El Mensaje cuaresmal del Papa este año fija nuestra atención en la estrecha relación entre la cuaresma y el bautismo, entre la preparación para la vida y la vida recibida, vida de Dios en el alma del cristiano.
El bautismo, nos dice Benedicto XVI, no es un acontecimiento pasado, sino un actual encuentro con Jesucristo, por la vida que recibimos sacramentalmente de Él. Es “la aventura gozosa y entusiasmante del discípulo”. La gran Vigilia Pascual es eminentemente bautismal y por ello descubrimos que la Cuaresma es ese genuino catecumenado anual que nos invita a acoger con renovado entusiasmo la vida que Dios nos da y que nos eleva por encima de las miserias, pecados, sufrimientos y muerte: cosas propias de “aquí abajo”.
¡Cuánto necesitamos la Cuaresma! Buscar a Dios, purificarse interiormente y encaminar la vida hacia lo auténticamente bueno y eterno. La Cuaresma es una profunda preparación para celebrar el triunfo de la vida.

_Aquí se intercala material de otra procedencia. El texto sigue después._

--- src/rtl/encdec_pkg.sv ---
// Shared encoder/decoder types, constants and the index-to-one-hot helper.
package encdec_pkg;

  localparam int unsigned N_LINES = 8;
  localparam int unsigned CODE_W  = 3;

  typedef logic [N_LINES-1:0] line_vec_t;
  typedef logic [CODE_W-1:0]  code_t;

  // Output stage occupancy
  typedef enum logic {StEmpty, StFull} oq_state_e;

  // d-index convention: code k drives line k
  function automatic line_vec_t onehot(code_t code);
    line_vec_t vec;
    vec       = '0;
    vec[code] = 1'b1;
    return vec;
  endfunction

endpackage

--- src/rtl/prio_enc8x3.sv ---
// Combinational 8-to-3 priority encoder with selectable priority direction.
module prio_enc8x3
  import encdec_pkg::*;
(
  input  line_vec_t i_vec,
  input  logic      i_low_first,
  output logic      o_found,
  output code_t     o_idx
);

  // Later loop iterations override earlier ones, so scan toward the winning end
  always_comb begin
    o_found = |i_vec;
    o_idx   = '0;
    if (i_low_first) begin
      for (int i = N_LINES - 1; i >= 0; i--) begin
        if (i_vec[i]) o_idx = 3'(i);
      end
    end else begin
      for (int i = 0; i < N_LINES; i++) begin
        if (i_vec[i]) o_idx = 3'(i);
      end
    end
  end

endmodule

--- src/rtl/encoder8x3_event_queue.sv ---
// Collects one-hot event strobes into a pending set and issues them one at a
// time, in priority order, as 3-bit codes through a valid/ready output stage.
module encoder8x3_event_queue
  import encdec_pkg::*;
#(
  parameter int unsigned LOW_FIRST  = 0,
  parameter int unsigned DROP_CNT_W = 8
) (
  input  logic                  i_clk,
  input  logic                  i_rst_n,
  input  logic                  i_en,
  input  logic [7:0]            i_req,
  output logic [2:0]            o_out_code,
  output logic                  o_out_valid,
  input  logic                  i_out_ready,
  output logic [7:0]            o_pending,
  output logic                  o_busy,
  output logic [DROP_CNT_W-1:0] o_drop_cnt
);

  oq_state_e             r_state;
  oq_state_e             w_state_next;
  line_vec_t             r_pending;
  code_t                 r_out_code;
  logic [DROP_CNT_W-1:0] r_drop_cnt;

  line_vec_t             w_cap;
  line_vec_t             w_issue_mask;
  line_vec_t             w_merge;
  logic                  w_found;
  code_t                 w_pick;
  logic                  w_load;
  logic [3:0]            w_merge_cnt;
  logic [DROP_CNT_W:0]   w_drop_sum;

  // Pick is taken from the registered set only, so req never reaches outputs
  prio_enc8x3 u_prio_enc (
    .i_vec       (r_pending),
    .i_low_first (LOW_FIRST != 0),
    .o_found     (w_found),
    .o_idx       (w_pick)
  );

  // Capture, issue and merge bookkeeping for this edge
  always_comb begin
    w_cap        = i_en ? i_req : '0;
    w_load       = ((r_state == StEmpty) || i_out_ready) && w_found;
    w_issue_mask = w_load ? onehot(w_pick) : '0;
    // A bit being issued this edge is re-armed by cap, not merged
    w_merge      = w_cap & r_pending & ~w_issue_mask;
    w_merge_cnt  = '0;
    for (int i = 0; i < N_LINES; i++) begin
      w_merge_cnt = w_merge_cnt + {3'b000, w_merge[i]};
    end
    w_drop_sum = {1'b0, r_drop_cnt} + (DROP_CNT_W + 1)'(w_merge_cnt);
  end

  // Output stage state register
  always_ff @(posedge i_clk) begin
    if (!i_rst_n) r_state <= StEmpty;
    else          r_state <= w_state_next;
  end

  // Output stage next state: load fills, drained ready empties, stall holds
  always_comb begin
    w_state_next = r_state;
    if (w_load) begin
      w_state_next = StFull;
    end else if ((r_state == StFull) && i_out_ready) begin
      w_state_next = StEmpty;
    end
  end

  // Output stage outputs
  always_comb begin
    o_out_valid = (r_state == StFull);
  end

  // Datapath registers: held code, pending set (set beats clear), drop counter
  always_ff @(posedge i_clk) begin
    if (!i_rst_n) begin
      r_out_code <= '0;
      r_pending  <= '0;
      r_drop_cnt <= '0;
    end else begin
      if (w_load) r_out_code <= w_pick;
      r_pending <= (r_pending & ~w_issue_mask) | w_cap;
      if (w_drop_sum[DROP_CNT_W]) r_drop_cnt <= '1;
      else                        r_drop_cnt <= w_drop_sum[DROP_CNT_W-1:0];
    end
  end

  assign o_out_code = r_out_code;
  assign o_pending  = r_pending;
  assign o_drop_cnt = r_drop_cnt;
  assign o_busy     = o_out_valid | (|r_pending);

endmodule

--- config.mk ---
export PLATFORM = sky130hd
export DESIGN_NAME = encoder8x3_event_queue
export DESIGN_NICKNAME = d
export VERILOG_FILES = /design/src/rtl/encdec_pkg.sv /design/src/rtl/prio_enc8x3.sv /design/src/rtl/encoder8x3_event_queue.sv
export SDC_FILE = /design/constraint.sdc
export NUM_CORES = 1
export LEC_CHECK = 0
export CAP_MARGIN = 30
export CORE_MARGIN = 2
export CORE_UTILIZATION = 35
export DETAILED_ROUTE_END_ITERATION = 16
export PLACE_DENSITY_LB_ADDON = 0.2
export SLEW_MARGIN = 20
export SYNTH_ARGS = -nofsm -noshare
export SYNTH_HDL_FRONTEND = slang
export SYNTH_SLANG_ARGS = --single-unit
--- constraint.sdc ---
create_clock -name i_clk -period 8.2 [get_ports i_clk]
set_input_delay 1.64 -clock i_clk [delete_from_list [all_inputs] [get_ports i_clk]]
set_output_delay 1.64 -clock i_clk [all_outputs]
set_load 0.03 [all_outputs]
## Yosys cells after proc, flatten, opt, wreduce, memory -nomap -nowiden

Index checks and enable logic that the tools add are counted.

- Word-level logic and storage cells: 41
- Output and inout port bits: 21
- Flip-flop bits (word level): 20

- Order comparisons: 2
- Bitwise operators: 7
- Muxes and demuxes: 14
- $add $sub $neg: 8
- Reductions and logical operators: 6

Operators by type and width:

| cell | number |
|---|---|
| $and A8 B8 Y8 | 3 |
| $mux W8 | 3 |
| $add A4 B1 Y4 | 4 |
| $mux W3 | 4 |
| $add A8 B4 Y9 | 1 |
| $not A8 Y8 | 1 |
| $or A8 B8 Y8 | 1 |
| $reduce_or A8 Y1 | 1 |
| $add A3 B1 Y4 | 1 |
| $lt A3 B4 Y1 const B | 1 |
| $mux W1 | 4 |
| $mux W2 | 2 |
| $add A2 B1 Y3 | 1 |
| $demux W1 S3 | 1 |
| $ge A3 B1 Y1 const B | 1 |
| $logic_and A1 B1 Y1 | 3 |
| $add A1 B1 Y2 | 1 |
| $reduce_bool A2 Y1 | 1 |
| $logic_or A1 B1 Y1 | 1 |
| $not A1 Y1 | 1 |
| $or A1 B1 Y1 | 1 |

## Logic depth before layout (Yosys ltp)

Gate-level depths: netlist of the first run.

- Word-level depth: 23
- Depth in mapped cells: 15

## Cells and area by module

A second synthesis of the first run with hierarchy kept.

- Cell total of the unflattened synthesis: 145
- Area, all modules: 1244.9 um^2

By module, submodules not included:

| module | area an instance (um^2) | cells each | times used |
|---|---|---|---|
| encoder8x3_event_queue | 1121.1 | 124 | 1 |
| prio_enc8x3 | 123.9 | 21 | 1 |

## Worst setup path before layout of the first run

No wires, ideal clock.

- Path kind: input -> register
- Start point: in i_out_ready
- End point: reg r_drop_cnt[2] (netlist: o_drop_cnt[2])
- Library setup time: 0.115 ns
- Setup slack: 2.607 ns
- Cell stages on the path: 15
- Arrival: 5.478 ns
- Required time: 8.085 ns
- Path buffers: 0
- Cells stage by stage: nand2b_1 > nand2_2 > o41ai_2 > nor2_1 > fa_1 > inv_1 > fa_1 > inv_1 > fa_1 > fa_1 > fa_1 > a211o_1 > o211ai_1 > nor2_1 > o21a_1

- Word-level cells in the longest chain between the ends: 14

Ends and longest elaborated chain:

| item | line | source |
|---|---|---|
| start: declaration | encoder8x3_event_queue.sv:15 | `input logic i_out_ready,` |
| $logic_or A1 B1 Y1 (*) | encoder8x3_event_queue.sv:47 | `w_load = ((r_state == StEmpty) \|\| i_out_ready) && w_found;` |
| $logic_and A1 B1 Y1 (*) | encoder8x3_event_queue.sv:47 |  |
| $mux W8 (*) | encoder8x3_event_queue.sv:48 | `w_issue_mask = w_load ? onehot(w_pick) : '0;` |
| $not A8 Y8 (*) | encoder8x3_event_queue.sv:50 | `w_merge = w_cap & r_pending & ~w_issue_mask;` |
| $and A8 B8 Y8 (*) | encoder8x3_event_queue.sv:50 |  |
| $add A1 B1 Y2 | encoder8x3_event_queue.sv:53 | `w_merge_cnt = w_merge_cnt + {3'b000, w_merge[i]};` |
| $add A2 B1 Y3 | encoder8x3_event_queue.sv:53 |  |
| $add A3 B1 Y4 | encoder8x3_event_queue.sv:53 |  |
| $add A4 B1 Y4 (3 in a row) | encoder8x3_event_queue.sv:53 |  |
| $add A4 B1 Y4 (*) | encoder8x3_event_queue.sv:53 |  |
| $add A8 B4 Y9 (*) | encoder8x3_event_queue.sv:55 | `w_drop_sum = {1'b0, r_drop_cnt} + (DROP_CNT_W + 1)'(w_merge_cnt);` |
| $mux W8 (*) | encoder8x3_event_queue.sv:88 | `if (w_drop_sum[DROP_CNT_W]) r_drop_cnt <= '1;` |
| end signal: assignment | encoder8x3_event_queue.sv:89 | `else r_drop_cnt <= w_drop_sum[DROP_CNT_W-1:0];` |
| end: declaration | encoder8x3_event_queue.sv:25 | `logic [DROP_CNT_W-1:0] r_drop_cnt;` |

Every way passes the cells marked *; elsewhere a longest branch is shown, timed or not.
A chain may end at the register's enable or synchronous reset.

## Worst setup path in the final report of the first run

- Start point: in i_out_ready
- End point: reg r_drop_cnt[3] (netlist: o_drop_cnt[3])

Same word-level chain as after synthesis.

==> results of run 1 <==
==> cell usage after synthesis, types with 3 or more instances <==
library cell	n
o21ai_1	3
nand2b_1	3
o21a_1	4
a211oi_1	3
ha_1	6
a21oi_1	13
nand2_1	13
dfxtp_1	20
o21ai_0	3
fa_1	5
inv_1	8
nor2_1	17
==> routing by layer <==
layer / up-vias / GRT usage
met5: - / 0
met4: 0 / 0.0839
met3: 7 / 0.0252
met2: 32 / 0.261
met1: 495 / 0.188
li1: 532 / -
==> kinds of logic after synthesis <==
kind of cell	count (synthesis)	synth area share
buf+inv	10	0.0327
simple gates	43	0.191
flops	20	0.349
fa+ha+maj	11	0.153
xor+xnor	2	0.0153
compound gates	42	0.259
==> final cells by class <==
type / count / area share
clock buffers: 3 / 0.0144
clock inverters: 1 / 0.0192
inverters: 8 / 0.0192
multi-input cells: 98 / 0.452
flip-flops and latches: 20 / 0.256
well taps: 44 / 0.0351
repair buffers: 32 / 0.204
==> worst max-delay path, delay by kind of cell <==
family	cells	cell delay, ns
compound gates	4	0.94
fa+ha+maj	5	2.45
buf+inv	3	0.58
simple gates	4	0.59
==> power by group through the flow <==
stage	sequential (uW)	clock (uW)	combinational, uW
detailed placement	112	0	65.6
finish	110	82.0	64.9
CTS	110	85.4	65.8
global placement	112	0	65.3
global route	111	87.7	71.2
floorplan	124	0	28.0
==> worst paths after layout <==
check,start,end,slack (ns)
setup / recovery,i_out_ready,o_drop_cnt[3],2.21
hold / removal,o_out_code[2],o_out_code[2],0.50
setup reg to reg,o_pending[5],o_drop_cnt[3],3.35
hold reg to reg,o_out_code[2],o_out_code[2],0.50
==> state kept, by name, indices dropped and copies added (netlist names) <==
name,flops
o_pending,8
o_drop_cnt,8
o_out_valid,1
o_out_code,3
==> per-stage QoR <==
step / total power (uW) / util
2_1_floorplan: 152 / -
3_3_place_gp: 177 / 0.492
3_5_place_dp: 178 / 0.492
4_1_cts: 261 / 0.509
5_1_grt: 270 / 0.509
6_report: 257 / 0.509
==> impl_metrics.ini, run 1 <==
[outcome]
status = completed

[detailed_routing]
wl_per_cell_um = 12.4
top_layer_used = met4
firstDrtPassIters = 4
drtAntennaViolNets = 0
wl_um = 2560
wl_met3_um = 117
viasPerCell = 5.17
vias = 1066
drc = 0
m1WireLength_um = 1190
met2_wirelength_um = 1190
drt_iter0_drc = 37

[placement]
dpl.cell_count = 202
pre_cts_ws_ns = 1.86
io_buffer_count = 32
dpl_cell_area_mm2 = 0.00151
place.gp.congestion = 0.810
dp_hpwl_um = 2040

[floorplanning]
die_y_um = 61.2
die_w_um = 61.2
pin_count = 33
dieArea_mm2 = 0.00375
row_count = 20
coreArea_mm2 = 0.00308
initial_core_util = 0.372

[sta]
fmax_ghz = 0.167
period_needed_ns = 5.99
tightest_slew_ns = 0.456
hold_viol = 0
whs_ns = 0.495
post-route-period-util = 0.731
rsz0062_at_grt = no
finClkSkew_ns = 0.00434
slew_viol_final = 0
maxSlewHeadroom = 0.696
setup_ws_ns = 2.21
setup_violations = 0
finalSetupTns_ns = 0

[finish]
design_area_mm2 = 0.00157
final_cell_mix = 32 x clkdlybuf4s50_1, 20 x dfxtp_1, 17 x nor2_1
n_fill_cell = 320
diodes = 0
final_cells = 206
nNetsFinal = 186
final_common_cell = clkdlybuf4s50_1
area_delta_synth_final_pct = 36.7
drive_above_1_share = 0.0617
multi_input_area_um2 = 708
regArea_um2 = 400

[critical_path]
cp_common_cell = fa_1
slowest_stage = fa_1
cp_slowest_stage_delay_ns = 0.52
end_kind = register
start_kind = input pin
critical_path.cell_chain = clkdlybuf4s50_1, nand2b_1, nand2_2, o41ai_2, nor2_1, fa_1, inv_1, fa_1, inv_1, fa_1, fa_1, fa_1, a211o_1, o211ai_1, nor2_1, o21a_1
r2r_cells = 15
crit_type = in2reg
arrival_ns = 6.21
critPathMaxFanout = 5
cp_data_required_time_ns = 8.42

[cts]
cts_tree = built
htree_levels = 1
holdBufCountCts = 0
clk_latency_ns = 0.31
clockRootBuffer = clkbuf_4
cts_setup_buffers = 0
numCtsBuffers = 3
cts_buffer_depth = 2
clock-sinks = 20
cts-resized-gates = 0
cts.clk_slew.worst_paths_ns = 0.12

[worst_hold_path]
min_path_type = reg2reg
holdPathStages = 2

[logic_synthesis]
synth_edf_count = 0
synthArstFlopShare = 0
ys_seq_elements = 20
synth_nets = 151
yosys.area.top_type_share = 0.349
synth_area_mm2 = 0.00115
netlist_instances = 128
ys_top_cells_by_area = dfxtp_1 35%, fa_1 8.7%, ha_1 6.6%
syn_area_per_cell_um2 = 8.95
synthFlopType = dfxtp_1
yosysSeqAreaShare = 0.349
yosysUniqueCellTypes = 38
ys_warn_count = 0
yosysTopAreaCell = dfxtp_1

[pwr]
p_per_area_mw_per_mm2 = 164
switchingPower_uw = 75.0
p_clk_frac = 0.319
combPwrFrac = 0.253
ir_drop_mv = 0.0603
swShare = 0.292
leakagePower_uw = 0.000641
intPower_uw = 182
sequentialPowerShare = 0.428

[grt]
grt_pass1_wl_um = 4280
grt_pass1_vias = 1053
grt_start_max_net_pins = 15
grt-ovfl-total = 0
grt_antenna_before_repair = 0
track_usage = 0.155

[run]
maxCapViolCount = 0
Note: power is estimated with default switching activity, not from simulation.
==> run 2, diff against run 1 <==
==> constraint.sdc (replaced) <==
create_clock -name i_clk -period 6.2 [get_ports i_clk]
set_input_delay 1.24 -clock i_clk [delete_from_list [all_inputs] [get_ports i_clk]]
set_output_delay 1.24 -clock i_clk [all_outputs]
set_load 0.03 [all_outputs]
==> results of run 2 <==
Same layout as run 1 (identical final DEF). Status: completed.
Main changes from that run: setup slack after placement 1.86 ns -> 0.257 ns; setup slack after layout 2.21 ns -> 0.605 ns; register-to-register setup slack 3.35 ns -> 1.35 ns; total power 257 uW -> 340 uW; worst IR drop on VDD 0.0603 mV -> 0.0798 mV
==> run 3, diff against run 2 <==
--- a/config.mk
+++ b/config.mk
@@ -10,6 +10,7 @@
 export CORE_UTILIZATION = 35
 export DETAILED_ROUTE_END_ITERATION = 16
 export PLACE_DENSITY_LB_ADDON = 0.2
+export RECOVER_POWER = 100
 export SLEW_MARGIN = 20
 export SYNTH_ARGS = -nofsm -noshare
 export SYNTH_HDL_FRONTEND = slang
==> run 3 against run 2 <==
Net effect: core utilization down 0.98 points; sequential power about the same; clock skew barely moved; final cell count unchanged; sequential share of layout area increased by 0.50 points; critical path depth unchanged; clock power is essentially flat; wire length increased by 0.78%; total power decreased by 2.1%; die area is the same; first-iteration DRC count unchanged; largest power group unchanged.
==> impl_metrics.ini, run 3 (same netlist as run 1, synthesis figures left out) <==
[grt]
grt-ovfl-total = 0
grt_antenna_before_repair = 0
track_usage = 0.155
grt_pass1_wl_um = 4280
grt_start_max_net_pins = 15
grt_pass1_vias = 1053

[cts]
cts_buffer_depth = 2
cts-resized-gates = 0
holdBufCountCts = 0
clock-sinks = 20
numCtsBuffers = 3
clockRootBuffer = clkbuf_4
cts.clk_slew.worst_paths_ns = 0.12
htree_levels = 1
cts_setup_buffers = 0
clk_latency_ns = 0.31
cts_tree = built

[finish]
design_area_mm2 = 0.00154
drive_above_1_share = 0.0370
area_delta_synth_final_pct = 34.1
multi_input_area_um2 = 678
final_common_cell = dlygate4sd3_1
diodes = 0
n_fill_cell = 324
nNetsFinal = 186
regArea_um2 = 400
final_cell_mix = 21 x dlygate4sd3_1, 20 x dfxtp_1, 17 x nor2_1

[critical_path]
critPathMaxFanout = 5
rrSetupSlack_ns = 0.83
cp_common_cell = fa_1
cp_slowest_stage_delay_ns = 0.52
start_kind = input pin
cp_data_required_time_ns = 6.42
r2r-end = o_drop_cnt[3]
critical_path.cell_chain = clkdlybuf4s50_1, nand2b_1, nand2_1, o41ai_1, nor2_1, fa_1, inv_1, fa_1, inv_1, fa_1, fa_1, fa_1, a211o_1, o211ai_1, nor2_1, o21a_1
cp_num_buf_inv = 3
slowest_stage = fa_1
r2r_cells = 15
crit_type = in2reg
end_kind = register
path_delay_family = adder cells
r2r-start = o_pending[5]
arrival_ns = 5.95

[detailed_routing]
drt_iter0_drc = 37
wl_per_cell_um = 12.5
wl_um = 2580
drc = 0
vias = 1059
drtAntennaViolNets = 0
firstDrtPassIters = 4
viasPerCell = 5.14

[pwr]
combPwrFrac = 0.242
p_per_area_mw_per_mm2 = 216
leakagePower_uw = 0.000688
p_clk_frac = 0.325
swShare = 0.290
switchingPower_uw = 96.6
intPower_uw = 236
sequentialPowerShare = 0.434
ir_drop_mv = 0.0793

[sta]
setup_violations = 0
finClkSkew_ns = 0.00385
tightest_slew_ns = 0.851
period_needed_ns = 5.73
maxSlewHeadroom = 0.428
rsz0062_at_grt = no
whs_ns = 0.492
fmax_ghz = 0.174
hold_viol = 0
post-route-period-util = 0.925
finalSetupTns_ns = 0
slew_viol_final = 0

[worst_hold_path]
holdPathStages = 2
hp-start = o_out_code[2]
min_path_type = reg2reg
hold_end = o_out_code[2]

[placement]
dpl_cell_area_mm2 = 0.00151
dp_hpwl_um = 2040
place.gp.congestion = 0.810
io_buffer_count = 32

[outcome]
status = completed

[floorplanning]
dieArea_mm2 = 0.00375
initial_core_util = 0.372
die_w_um = 61.2
coreArea_mm2 = 0.00308
die_y_um = 61.2
row_count = 20
pin_count = 33

[run]
maxCapViolCount = 0
-- run 3: cell types whose count changed in the layout (fill, tap and decap cells not counted), sizes merged --
cell           change
dlygate4sd3       +21
clkdlybuf4s50     -21
-- run 3: how the worst max path moves through the flow --
stage,start,end,slack (ns),cells past startpoint
6_report,i_out_ready,o_drop_cnt[3],0.47,16
5_1_grt,i_out_ready,o_drop_cnt[3],0.19,16
4_1_cts,i_out_ready,o_drop_cnt[3],0.60,16
3_5_place_dp,i_out_ready,o_drop_cnt[3],0.26,16
3_3_place_gp,i_out_ready,o_drop_cnt[3],0.34,16
2_1_floorplan,i_out_ready,o_drop_cnt[2],1.01,15
-- run 3: per-layer routing --
metal,global-route usage,up-vias,part of all wire
met2,0.261,28,0.46
met1,0.188,493,0.47
met3,0.0252,7,0.045
li1,-,531,-
met4,0.0839,0,0.025
met5,0,-,0
-- run 3: final cells by class --
type,count,area share
clock buffers,3,0.0147
inverters,8,0.0195
repair buffers,32,0.208
well taps,44,0.0358
multi-input cells,98,0.441
flip-flops and latches,20,0.261
clock inverters,1,0.0195
-- run 3: worst register-to-register path, cell delays in order (launching register included) --
cell	delay, ns
dfxtp_1	0.38
nor4_1	0.77
nand2_1	0.22
o41ai_1	0.38
nor2_1	0.11
fa_1	0.51
inv_1	0.05
fa_1	0.52
inv_1	0.05
fa_1	0.50
fa_1	0.49
fa_1	0.43
a211o_1	0.30
o211ai_1	0.17
nor2_1	0.16
o21a_1	0.21
-- run 3: power groups by stage --
stage	sequential [uW]	clock [uW]	combinational, uW
3_5_place_dp	149	0	86.8
3_3_place_gp	148	0	86.4
4_1_cts	146	113	87.1
5_1_grt	146	116	88.9
2_1_floorplan	164	0	37.1
6_report	144	108	80.4
-- run 3: stage by stage --
stage	cells	worst slack [ns]	utilization	power, uW
6_report	206	0.467	0.499	333
5_1_grt	206	0.187	0.499	351
4_1_cts	206	0.601	0.509	346
3_5_place_dp	202	0.257	0.492	235
3_3_place_gp	202	0.344	0.492	235
2_1_floorplan	128	1.01	-	201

Esta Cuaresma recorreremos un particular itinerario de oración. La oración por la vida, por el respeto a la vida, por la derrota de la cultura de la muerte. Con el compromiso del Rosario diario, o la visita devota a Jesús sacramentado. Pidiendo particularmente por esa intención: el derecho a la vida que tiene todo ser humano que viene a este mundo o que se prepara para marchar de él. Que se respete este derecho, que se promueva una auténtica cultura de la vida, base de toda civilización y de todo progreso.